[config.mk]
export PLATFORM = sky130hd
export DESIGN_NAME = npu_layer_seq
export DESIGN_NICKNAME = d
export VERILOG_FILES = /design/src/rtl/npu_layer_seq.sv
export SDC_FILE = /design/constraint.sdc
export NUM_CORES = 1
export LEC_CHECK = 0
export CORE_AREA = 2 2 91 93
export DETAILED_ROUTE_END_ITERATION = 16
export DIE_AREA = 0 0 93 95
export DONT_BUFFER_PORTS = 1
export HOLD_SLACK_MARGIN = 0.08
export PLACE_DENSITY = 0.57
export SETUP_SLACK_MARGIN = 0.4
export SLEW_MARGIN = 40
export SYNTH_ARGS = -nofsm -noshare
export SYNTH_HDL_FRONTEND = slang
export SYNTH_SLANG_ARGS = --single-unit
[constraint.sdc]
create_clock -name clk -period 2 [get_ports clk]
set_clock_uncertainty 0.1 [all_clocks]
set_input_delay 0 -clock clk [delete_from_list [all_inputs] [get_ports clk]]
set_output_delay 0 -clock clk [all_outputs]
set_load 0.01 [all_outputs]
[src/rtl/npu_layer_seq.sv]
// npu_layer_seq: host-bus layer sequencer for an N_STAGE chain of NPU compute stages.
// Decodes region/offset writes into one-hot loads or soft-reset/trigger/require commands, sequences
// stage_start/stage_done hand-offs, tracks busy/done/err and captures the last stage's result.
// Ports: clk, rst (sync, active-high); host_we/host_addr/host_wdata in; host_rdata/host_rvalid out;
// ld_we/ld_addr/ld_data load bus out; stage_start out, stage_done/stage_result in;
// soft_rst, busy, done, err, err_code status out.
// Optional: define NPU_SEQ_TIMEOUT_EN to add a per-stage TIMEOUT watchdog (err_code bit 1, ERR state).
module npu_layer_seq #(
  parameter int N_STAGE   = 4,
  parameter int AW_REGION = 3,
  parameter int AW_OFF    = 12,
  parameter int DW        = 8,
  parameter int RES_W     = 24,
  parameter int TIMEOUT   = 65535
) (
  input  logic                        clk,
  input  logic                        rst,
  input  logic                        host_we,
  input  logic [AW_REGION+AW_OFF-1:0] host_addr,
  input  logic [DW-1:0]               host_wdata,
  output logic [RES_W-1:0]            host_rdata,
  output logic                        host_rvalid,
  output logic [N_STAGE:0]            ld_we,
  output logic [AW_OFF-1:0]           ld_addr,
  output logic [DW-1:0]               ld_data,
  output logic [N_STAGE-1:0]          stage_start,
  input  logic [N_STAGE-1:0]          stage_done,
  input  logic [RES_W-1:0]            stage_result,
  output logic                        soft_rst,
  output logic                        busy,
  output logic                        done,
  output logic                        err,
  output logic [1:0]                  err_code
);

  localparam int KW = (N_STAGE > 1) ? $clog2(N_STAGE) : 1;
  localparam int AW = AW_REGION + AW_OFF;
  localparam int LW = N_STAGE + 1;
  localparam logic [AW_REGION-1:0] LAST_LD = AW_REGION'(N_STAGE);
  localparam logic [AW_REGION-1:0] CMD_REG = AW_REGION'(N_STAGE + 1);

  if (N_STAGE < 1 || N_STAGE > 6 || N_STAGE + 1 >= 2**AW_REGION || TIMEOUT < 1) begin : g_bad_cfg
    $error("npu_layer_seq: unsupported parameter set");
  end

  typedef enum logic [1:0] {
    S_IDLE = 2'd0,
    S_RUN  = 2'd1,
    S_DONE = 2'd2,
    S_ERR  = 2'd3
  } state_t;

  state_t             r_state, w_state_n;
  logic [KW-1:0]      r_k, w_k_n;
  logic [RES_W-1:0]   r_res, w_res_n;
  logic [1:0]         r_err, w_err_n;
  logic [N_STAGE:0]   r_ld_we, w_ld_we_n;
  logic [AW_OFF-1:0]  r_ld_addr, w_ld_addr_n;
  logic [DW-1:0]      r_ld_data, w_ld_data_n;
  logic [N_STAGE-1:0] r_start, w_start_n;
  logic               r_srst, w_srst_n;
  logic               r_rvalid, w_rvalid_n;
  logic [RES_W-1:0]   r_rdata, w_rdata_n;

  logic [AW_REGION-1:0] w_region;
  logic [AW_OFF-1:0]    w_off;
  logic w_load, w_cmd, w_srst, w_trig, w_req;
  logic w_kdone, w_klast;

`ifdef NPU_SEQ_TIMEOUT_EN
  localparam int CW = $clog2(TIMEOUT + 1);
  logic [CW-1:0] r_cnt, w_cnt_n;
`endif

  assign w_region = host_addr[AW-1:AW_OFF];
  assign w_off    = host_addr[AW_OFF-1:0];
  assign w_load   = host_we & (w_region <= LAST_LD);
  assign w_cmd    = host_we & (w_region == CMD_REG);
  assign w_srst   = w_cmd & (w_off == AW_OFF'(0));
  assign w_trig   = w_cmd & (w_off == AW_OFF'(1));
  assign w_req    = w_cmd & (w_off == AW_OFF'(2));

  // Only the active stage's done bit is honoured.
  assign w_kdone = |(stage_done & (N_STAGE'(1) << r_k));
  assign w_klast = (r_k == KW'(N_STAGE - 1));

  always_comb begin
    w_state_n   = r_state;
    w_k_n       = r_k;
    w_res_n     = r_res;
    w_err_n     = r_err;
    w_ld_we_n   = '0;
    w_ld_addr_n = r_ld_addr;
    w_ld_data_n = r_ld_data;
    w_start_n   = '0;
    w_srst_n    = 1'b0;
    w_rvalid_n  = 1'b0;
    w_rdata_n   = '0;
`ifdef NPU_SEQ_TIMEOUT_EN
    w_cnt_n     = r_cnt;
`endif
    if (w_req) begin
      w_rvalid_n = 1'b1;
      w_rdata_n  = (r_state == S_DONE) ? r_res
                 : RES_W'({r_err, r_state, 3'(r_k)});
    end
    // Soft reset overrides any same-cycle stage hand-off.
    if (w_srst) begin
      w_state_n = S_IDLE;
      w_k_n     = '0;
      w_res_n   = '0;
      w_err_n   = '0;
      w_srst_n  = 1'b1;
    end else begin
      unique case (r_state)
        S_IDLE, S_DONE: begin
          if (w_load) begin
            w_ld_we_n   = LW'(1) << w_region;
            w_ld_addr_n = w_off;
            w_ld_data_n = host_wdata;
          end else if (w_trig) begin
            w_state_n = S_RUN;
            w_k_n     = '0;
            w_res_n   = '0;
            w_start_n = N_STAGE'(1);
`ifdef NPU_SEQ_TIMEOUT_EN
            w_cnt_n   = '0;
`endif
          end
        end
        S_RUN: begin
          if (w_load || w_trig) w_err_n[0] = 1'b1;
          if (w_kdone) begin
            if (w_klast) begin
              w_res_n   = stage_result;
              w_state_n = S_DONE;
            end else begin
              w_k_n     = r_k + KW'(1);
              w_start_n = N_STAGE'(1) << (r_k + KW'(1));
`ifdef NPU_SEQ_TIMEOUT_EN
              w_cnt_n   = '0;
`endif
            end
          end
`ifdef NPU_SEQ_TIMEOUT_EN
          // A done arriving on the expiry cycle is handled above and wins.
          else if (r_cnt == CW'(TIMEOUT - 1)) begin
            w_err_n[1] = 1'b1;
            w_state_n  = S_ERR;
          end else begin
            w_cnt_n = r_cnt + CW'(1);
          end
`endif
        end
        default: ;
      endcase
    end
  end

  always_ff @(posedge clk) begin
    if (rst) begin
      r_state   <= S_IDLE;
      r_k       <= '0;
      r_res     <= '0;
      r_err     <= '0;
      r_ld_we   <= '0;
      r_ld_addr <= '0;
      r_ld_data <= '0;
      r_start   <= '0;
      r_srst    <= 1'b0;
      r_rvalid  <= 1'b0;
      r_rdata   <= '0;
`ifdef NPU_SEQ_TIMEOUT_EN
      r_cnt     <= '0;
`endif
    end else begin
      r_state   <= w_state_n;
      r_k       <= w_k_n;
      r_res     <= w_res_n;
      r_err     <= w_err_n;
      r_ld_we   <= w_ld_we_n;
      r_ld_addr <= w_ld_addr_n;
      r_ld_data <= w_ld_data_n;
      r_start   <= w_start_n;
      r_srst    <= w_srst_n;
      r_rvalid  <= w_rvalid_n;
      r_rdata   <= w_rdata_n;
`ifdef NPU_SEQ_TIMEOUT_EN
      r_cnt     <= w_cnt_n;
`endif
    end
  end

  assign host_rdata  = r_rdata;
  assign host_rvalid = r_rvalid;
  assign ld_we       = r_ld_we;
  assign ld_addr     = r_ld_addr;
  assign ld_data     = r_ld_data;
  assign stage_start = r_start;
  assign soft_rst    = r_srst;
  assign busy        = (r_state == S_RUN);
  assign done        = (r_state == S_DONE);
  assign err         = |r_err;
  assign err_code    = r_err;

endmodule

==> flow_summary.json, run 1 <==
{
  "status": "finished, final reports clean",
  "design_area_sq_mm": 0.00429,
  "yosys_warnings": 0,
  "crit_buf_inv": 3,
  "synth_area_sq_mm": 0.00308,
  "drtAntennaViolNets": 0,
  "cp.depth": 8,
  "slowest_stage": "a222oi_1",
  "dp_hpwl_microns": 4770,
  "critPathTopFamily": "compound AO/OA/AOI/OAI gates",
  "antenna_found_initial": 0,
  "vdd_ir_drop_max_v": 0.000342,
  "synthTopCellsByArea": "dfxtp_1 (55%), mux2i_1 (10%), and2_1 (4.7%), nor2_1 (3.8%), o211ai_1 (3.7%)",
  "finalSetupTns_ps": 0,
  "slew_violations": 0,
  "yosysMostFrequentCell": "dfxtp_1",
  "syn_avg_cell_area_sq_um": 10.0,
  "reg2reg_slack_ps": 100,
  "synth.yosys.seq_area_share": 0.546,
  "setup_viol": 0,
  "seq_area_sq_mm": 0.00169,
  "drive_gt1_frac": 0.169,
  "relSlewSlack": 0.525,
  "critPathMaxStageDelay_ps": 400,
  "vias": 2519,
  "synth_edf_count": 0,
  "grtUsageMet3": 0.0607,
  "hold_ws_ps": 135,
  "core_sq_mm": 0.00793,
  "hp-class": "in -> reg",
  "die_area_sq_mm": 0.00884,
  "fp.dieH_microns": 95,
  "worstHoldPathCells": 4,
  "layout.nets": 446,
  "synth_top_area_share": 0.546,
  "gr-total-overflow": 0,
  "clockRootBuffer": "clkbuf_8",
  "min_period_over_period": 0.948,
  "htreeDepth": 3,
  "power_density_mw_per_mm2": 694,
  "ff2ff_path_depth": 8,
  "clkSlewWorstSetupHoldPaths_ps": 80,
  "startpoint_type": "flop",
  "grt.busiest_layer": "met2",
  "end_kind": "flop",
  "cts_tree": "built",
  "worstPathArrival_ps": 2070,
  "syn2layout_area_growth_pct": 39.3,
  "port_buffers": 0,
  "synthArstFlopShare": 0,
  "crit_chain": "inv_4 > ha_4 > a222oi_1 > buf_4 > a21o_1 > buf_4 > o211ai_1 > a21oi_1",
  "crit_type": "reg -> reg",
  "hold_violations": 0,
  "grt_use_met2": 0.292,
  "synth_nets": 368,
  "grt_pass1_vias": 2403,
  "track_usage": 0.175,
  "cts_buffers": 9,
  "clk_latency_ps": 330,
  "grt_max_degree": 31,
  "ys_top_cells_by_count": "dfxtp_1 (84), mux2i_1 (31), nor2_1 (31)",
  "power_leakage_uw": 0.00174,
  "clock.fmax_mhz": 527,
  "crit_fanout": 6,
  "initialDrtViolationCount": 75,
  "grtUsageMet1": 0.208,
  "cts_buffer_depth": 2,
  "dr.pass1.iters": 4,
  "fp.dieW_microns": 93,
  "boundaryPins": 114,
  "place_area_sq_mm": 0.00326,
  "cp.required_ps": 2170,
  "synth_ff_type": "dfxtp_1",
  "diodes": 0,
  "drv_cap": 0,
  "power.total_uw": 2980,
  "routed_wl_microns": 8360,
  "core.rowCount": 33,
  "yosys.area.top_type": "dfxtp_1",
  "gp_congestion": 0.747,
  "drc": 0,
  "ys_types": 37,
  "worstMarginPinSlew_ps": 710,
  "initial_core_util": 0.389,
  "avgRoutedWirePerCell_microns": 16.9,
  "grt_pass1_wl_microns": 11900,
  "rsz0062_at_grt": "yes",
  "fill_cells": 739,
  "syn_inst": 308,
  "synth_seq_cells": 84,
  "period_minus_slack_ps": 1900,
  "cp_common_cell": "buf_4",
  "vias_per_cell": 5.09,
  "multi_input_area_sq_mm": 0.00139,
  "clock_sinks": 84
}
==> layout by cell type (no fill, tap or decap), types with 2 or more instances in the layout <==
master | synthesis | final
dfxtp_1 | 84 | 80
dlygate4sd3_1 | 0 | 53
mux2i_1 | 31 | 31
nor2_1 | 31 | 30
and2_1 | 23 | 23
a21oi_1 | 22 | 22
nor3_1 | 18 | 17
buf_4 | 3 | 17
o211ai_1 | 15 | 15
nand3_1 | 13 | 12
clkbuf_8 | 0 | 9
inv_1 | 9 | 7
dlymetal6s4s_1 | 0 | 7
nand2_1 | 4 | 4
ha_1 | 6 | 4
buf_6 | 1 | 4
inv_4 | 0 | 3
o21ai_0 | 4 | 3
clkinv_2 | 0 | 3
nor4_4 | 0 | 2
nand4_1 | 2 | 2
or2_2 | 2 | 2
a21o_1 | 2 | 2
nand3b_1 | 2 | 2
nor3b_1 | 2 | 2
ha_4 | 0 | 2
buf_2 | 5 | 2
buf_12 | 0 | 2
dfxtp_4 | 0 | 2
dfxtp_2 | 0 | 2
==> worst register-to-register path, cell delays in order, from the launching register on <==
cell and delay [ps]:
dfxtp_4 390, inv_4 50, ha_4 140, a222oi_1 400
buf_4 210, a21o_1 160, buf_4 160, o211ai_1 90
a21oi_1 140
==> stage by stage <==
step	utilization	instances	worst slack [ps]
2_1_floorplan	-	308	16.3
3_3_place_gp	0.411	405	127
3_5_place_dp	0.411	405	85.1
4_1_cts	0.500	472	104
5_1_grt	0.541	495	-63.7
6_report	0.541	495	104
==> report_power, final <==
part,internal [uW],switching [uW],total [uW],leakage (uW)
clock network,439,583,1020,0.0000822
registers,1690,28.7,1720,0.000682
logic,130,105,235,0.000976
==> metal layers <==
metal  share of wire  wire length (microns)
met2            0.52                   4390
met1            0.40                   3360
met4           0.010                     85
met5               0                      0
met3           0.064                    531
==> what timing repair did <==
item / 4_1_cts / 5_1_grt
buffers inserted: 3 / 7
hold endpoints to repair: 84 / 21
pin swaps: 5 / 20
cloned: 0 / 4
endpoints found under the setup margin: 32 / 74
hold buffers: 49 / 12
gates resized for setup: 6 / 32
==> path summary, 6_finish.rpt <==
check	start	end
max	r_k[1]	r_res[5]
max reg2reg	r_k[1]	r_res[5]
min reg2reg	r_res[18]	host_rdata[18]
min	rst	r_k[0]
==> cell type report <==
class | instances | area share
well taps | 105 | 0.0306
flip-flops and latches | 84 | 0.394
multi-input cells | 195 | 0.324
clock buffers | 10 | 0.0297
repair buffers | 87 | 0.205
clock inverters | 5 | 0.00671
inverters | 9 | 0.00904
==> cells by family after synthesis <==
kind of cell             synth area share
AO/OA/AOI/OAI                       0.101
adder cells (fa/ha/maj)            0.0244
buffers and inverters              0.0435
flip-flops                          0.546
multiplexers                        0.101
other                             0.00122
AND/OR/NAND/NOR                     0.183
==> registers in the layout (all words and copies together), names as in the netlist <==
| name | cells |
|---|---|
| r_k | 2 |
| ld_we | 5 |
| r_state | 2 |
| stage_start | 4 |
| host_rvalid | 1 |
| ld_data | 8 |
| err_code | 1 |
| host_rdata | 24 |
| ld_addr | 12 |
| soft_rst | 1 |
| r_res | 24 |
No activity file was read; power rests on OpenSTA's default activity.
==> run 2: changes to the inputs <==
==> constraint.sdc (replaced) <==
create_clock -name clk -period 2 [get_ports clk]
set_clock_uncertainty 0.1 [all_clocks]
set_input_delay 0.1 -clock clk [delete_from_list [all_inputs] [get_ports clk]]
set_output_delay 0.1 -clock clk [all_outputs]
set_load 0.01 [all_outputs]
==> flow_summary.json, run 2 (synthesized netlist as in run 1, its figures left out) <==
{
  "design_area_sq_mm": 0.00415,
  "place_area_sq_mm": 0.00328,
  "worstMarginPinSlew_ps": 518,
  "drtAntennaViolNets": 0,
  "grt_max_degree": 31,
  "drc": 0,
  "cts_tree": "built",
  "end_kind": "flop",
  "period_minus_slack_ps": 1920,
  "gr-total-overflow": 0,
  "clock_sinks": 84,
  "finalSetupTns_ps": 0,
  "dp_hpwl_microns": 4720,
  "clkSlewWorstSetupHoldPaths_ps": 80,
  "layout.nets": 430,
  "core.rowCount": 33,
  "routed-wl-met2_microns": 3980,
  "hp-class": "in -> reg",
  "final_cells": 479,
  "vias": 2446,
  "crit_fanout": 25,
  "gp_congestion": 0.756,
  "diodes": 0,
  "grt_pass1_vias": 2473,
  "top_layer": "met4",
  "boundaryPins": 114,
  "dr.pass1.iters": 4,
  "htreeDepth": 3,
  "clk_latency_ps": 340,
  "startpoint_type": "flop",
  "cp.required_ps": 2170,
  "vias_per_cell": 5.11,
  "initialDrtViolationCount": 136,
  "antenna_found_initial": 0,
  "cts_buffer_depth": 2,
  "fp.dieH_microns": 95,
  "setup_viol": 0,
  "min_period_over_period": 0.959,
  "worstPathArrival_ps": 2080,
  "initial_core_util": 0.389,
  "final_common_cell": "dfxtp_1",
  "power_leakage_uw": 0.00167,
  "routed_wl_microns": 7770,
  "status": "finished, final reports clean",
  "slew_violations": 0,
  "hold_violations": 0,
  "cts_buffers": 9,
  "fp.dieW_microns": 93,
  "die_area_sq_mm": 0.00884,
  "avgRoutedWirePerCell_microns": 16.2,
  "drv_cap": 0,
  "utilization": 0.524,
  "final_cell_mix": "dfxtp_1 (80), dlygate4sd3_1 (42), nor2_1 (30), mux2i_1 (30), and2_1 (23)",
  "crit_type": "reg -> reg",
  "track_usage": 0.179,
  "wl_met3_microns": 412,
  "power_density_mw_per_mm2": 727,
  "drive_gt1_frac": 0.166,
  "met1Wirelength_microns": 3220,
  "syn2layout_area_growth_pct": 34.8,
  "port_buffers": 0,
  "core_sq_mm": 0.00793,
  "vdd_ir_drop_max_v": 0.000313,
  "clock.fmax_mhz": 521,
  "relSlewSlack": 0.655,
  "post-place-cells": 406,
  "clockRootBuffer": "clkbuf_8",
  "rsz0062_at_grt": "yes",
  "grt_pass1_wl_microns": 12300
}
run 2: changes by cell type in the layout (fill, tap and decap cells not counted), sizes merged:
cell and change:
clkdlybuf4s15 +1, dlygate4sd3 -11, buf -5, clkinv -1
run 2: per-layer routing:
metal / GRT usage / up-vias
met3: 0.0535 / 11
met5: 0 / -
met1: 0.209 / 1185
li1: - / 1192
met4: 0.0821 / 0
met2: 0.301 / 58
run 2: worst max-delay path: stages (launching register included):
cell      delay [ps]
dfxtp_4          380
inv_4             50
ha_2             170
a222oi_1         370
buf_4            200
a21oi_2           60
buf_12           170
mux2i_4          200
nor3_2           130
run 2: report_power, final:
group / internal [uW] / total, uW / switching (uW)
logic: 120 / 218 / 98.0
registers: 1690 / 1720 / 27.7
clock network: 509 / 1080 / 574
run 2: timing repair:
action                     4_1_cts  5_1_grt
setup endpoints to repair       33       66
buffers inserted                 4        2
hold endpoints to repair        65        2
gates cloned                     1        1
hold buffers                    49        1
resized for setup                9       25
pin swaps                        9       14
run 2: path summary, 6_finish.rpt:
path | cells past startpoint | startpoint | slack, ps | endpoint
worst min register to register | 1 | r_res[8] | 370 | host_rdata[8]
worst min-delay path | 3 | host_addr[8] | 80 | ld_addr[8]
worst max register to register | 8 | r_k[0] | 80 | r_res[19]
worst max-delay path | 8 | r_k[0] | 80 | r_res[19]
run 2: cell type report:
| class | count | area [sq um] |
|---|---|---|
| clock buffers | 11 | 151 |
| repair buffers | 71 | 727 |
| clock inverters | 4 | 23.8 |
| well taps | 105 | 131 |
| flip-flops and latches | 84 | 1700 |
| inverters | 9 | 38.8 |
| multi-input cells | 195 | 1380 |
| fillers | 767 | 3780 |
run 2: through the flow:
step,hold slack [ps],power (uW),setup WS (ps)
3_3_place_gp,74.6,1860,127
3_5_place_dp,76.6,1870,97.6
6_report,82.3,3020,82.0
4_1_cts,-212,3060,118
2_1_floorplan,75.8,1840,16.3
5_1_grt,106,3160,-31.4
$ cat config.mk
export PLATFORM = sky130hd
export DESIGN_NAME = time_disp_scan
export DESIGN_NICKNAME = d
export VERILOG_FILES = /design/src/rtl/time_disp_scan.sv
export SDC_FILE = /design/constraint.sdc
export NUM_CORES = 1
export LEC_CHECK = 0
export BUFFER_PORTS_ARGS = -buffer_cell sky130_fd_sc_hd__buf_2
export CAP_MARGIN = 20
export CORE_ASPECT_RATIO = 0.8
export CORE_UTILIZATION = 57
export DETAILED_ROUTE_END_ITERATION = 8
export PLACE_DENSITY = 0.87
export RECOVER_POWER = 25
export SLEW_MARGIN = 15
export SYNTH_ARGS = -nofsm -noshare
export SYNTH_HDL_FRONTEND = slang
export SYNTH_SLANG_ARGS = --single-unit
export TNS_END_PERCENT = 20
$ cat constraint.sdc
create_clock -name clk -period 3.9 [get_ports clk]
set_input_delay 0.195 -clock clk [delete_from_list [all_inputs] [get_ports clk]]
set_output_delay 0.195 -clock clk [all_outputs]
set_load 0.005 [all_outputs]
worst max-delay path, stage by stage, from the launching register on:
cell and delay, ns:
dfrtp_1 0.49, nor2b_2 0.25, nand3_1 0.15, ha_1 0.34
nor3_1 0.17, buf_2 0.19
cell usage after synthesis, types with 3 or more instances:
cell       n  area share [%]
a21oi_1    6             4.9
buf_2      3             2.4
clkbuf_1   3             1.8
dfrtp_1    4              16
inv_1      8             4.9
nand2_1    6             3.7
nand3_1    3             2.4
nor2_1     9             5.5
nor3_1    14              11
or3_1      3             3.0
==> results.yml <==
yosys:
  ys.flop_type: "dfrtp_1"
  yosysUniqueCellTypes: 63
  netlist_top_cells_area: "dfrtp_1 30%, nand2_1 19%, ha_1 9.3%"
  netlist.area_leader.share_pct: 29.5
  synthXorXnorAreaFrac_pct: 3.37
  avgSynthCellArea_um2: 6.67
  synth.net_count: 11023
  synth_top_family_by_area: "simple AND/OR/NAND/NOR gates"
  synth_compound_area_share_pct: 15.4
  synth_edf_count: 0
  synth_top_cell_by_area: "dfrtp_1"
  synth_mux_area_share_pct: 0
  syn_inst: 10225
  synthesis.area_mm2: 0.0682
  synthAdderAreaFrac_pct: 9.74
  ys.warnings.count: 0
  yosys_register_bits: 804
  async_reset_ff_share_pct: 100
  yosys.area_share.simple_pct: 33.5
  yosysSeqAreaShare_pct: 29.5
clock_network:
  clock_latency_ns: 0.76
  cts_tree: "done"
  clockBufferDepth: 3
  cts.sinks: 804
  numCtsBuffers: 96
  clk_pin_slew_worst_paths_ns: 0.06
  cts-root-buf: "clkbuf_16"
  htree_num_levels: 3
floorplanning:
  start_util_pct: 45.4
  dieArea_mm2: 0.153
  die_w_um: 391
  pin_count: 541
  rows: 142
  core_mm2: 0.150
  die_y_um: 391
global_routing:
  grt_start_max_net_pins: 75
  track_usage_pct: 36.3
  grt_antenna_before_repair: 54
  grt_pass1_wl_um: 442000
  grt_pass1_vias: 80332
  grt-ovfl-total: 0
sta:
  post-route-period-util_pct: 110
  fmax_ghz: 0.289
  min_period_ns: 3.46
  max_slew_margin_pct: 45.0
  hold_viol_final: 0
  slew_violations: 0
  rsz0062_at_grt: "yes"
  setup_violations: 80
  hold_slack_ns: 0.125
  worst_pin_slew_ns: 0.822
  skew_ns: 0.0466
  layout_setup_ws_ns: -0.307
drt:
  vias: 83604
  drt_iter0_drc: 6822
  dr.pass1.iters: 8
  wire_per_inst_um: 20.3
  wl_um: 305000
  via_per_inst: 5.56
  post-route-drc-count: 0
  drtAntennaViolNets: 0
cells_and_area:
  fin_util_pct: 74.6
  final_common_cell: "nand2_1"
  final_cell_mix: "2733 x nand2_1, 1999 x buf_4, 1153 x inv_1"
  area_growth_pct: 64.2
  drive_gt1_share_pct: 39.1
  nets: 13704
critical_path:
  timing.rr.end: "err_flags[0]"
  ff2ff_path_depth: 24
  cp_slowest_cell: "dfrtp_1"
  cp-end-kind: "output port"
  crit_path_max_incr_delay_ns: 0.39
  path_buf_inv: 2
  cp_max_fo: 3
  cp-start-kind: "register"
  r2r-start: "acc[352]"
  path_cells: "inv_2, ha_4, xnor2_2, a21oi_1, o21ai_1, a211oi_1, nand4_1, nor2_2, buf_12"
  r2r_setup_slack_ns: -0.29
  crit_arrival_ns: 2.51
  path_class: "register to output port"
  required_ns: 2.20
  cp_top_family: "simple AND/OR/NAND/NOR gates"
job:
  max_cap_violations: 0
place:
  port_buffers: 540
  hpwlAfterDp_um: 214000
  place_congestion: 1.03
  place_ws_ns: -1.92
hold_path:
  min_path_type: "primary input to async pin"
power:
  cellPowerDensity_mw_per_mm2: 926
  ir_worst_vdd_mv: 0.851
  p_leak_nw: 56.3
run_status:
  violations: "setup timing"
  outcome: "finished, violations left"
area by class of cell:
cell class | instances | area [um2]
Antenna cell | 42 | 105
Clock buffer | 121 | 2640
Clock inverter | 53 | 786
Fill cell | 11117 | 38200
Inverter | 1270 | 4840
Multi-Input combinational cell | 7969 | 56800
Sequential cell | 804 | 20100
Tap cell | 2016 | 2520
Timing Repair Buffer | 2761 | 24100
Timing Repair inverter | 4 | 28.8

• _Problem_:
Copy out the range of lines above starting at the line with "worst max-delay path, stage" and ending at the line with "numCtsBuffers: 96", exactly and including both.

• _Solution to this task_:
worst max-delay path, stage by stage, from the launching register on:
cell and delay, ns:
dfrtp_1 0.49, nor2b_2 0.25, nand3_1 0.15, ha_1 0.34
nor3_1 0.17, buf_2 0.19
cell usage after synthesis, types with 3 or more instances:
cell       n  area share [%]
a21oi_1    6             4.9
buf_2      3             2.4
clkbuf_1   3             1.8
dfrtp_1    4              16
inv_1      8             4.9
nand2_1    6             3.7
nand3_1    3             2.4
nor2_1     9             5.5
nor3_1    14              11
or3_1      3             3.0
==> results.yml <==
yosys:
  ys.flop_type: "dfrtp_1"
  yosysUniqueCellTypes: 63
  netlist_top_cells_area: "dfrtp_1 30%, nand2_1 19%, ha_1 9.3%"
  netlist.area_leader.share_pct: 29.5
  synthXorXnorAreaFrac_pct: 3.37
  avgSynthCellArea_um2: 6.67
  synth.net_count: 11023
  synth_top_family_by_area: "simple AND/OR/NAND/NOR gates"
  synth_compound_area_share_pct: 15.4
  synth_edf_count: 0
  synth_top_cell_by_area: "dfrtp_1"
  synth_mux_area_share_pct: 0
  syn_inst: 10225
  synthesis.area_mm2: 0.0682
  synthAdderAreaFrac_pct: 9.74
  ys.warnings.count: 0
  yosys_register_bits: 804
  async_reset_ff_share_pct: 100
  yosys.area_share.simple_pct: 33.5
  yosysSeqAreaShare_pct: 29.5
clock_network:
  clock_latency_ns: 0.76
  cts_tree: "done"
  clockBufferDepth: 3
  cts.sinks: 804
  numCtsBuffers: 96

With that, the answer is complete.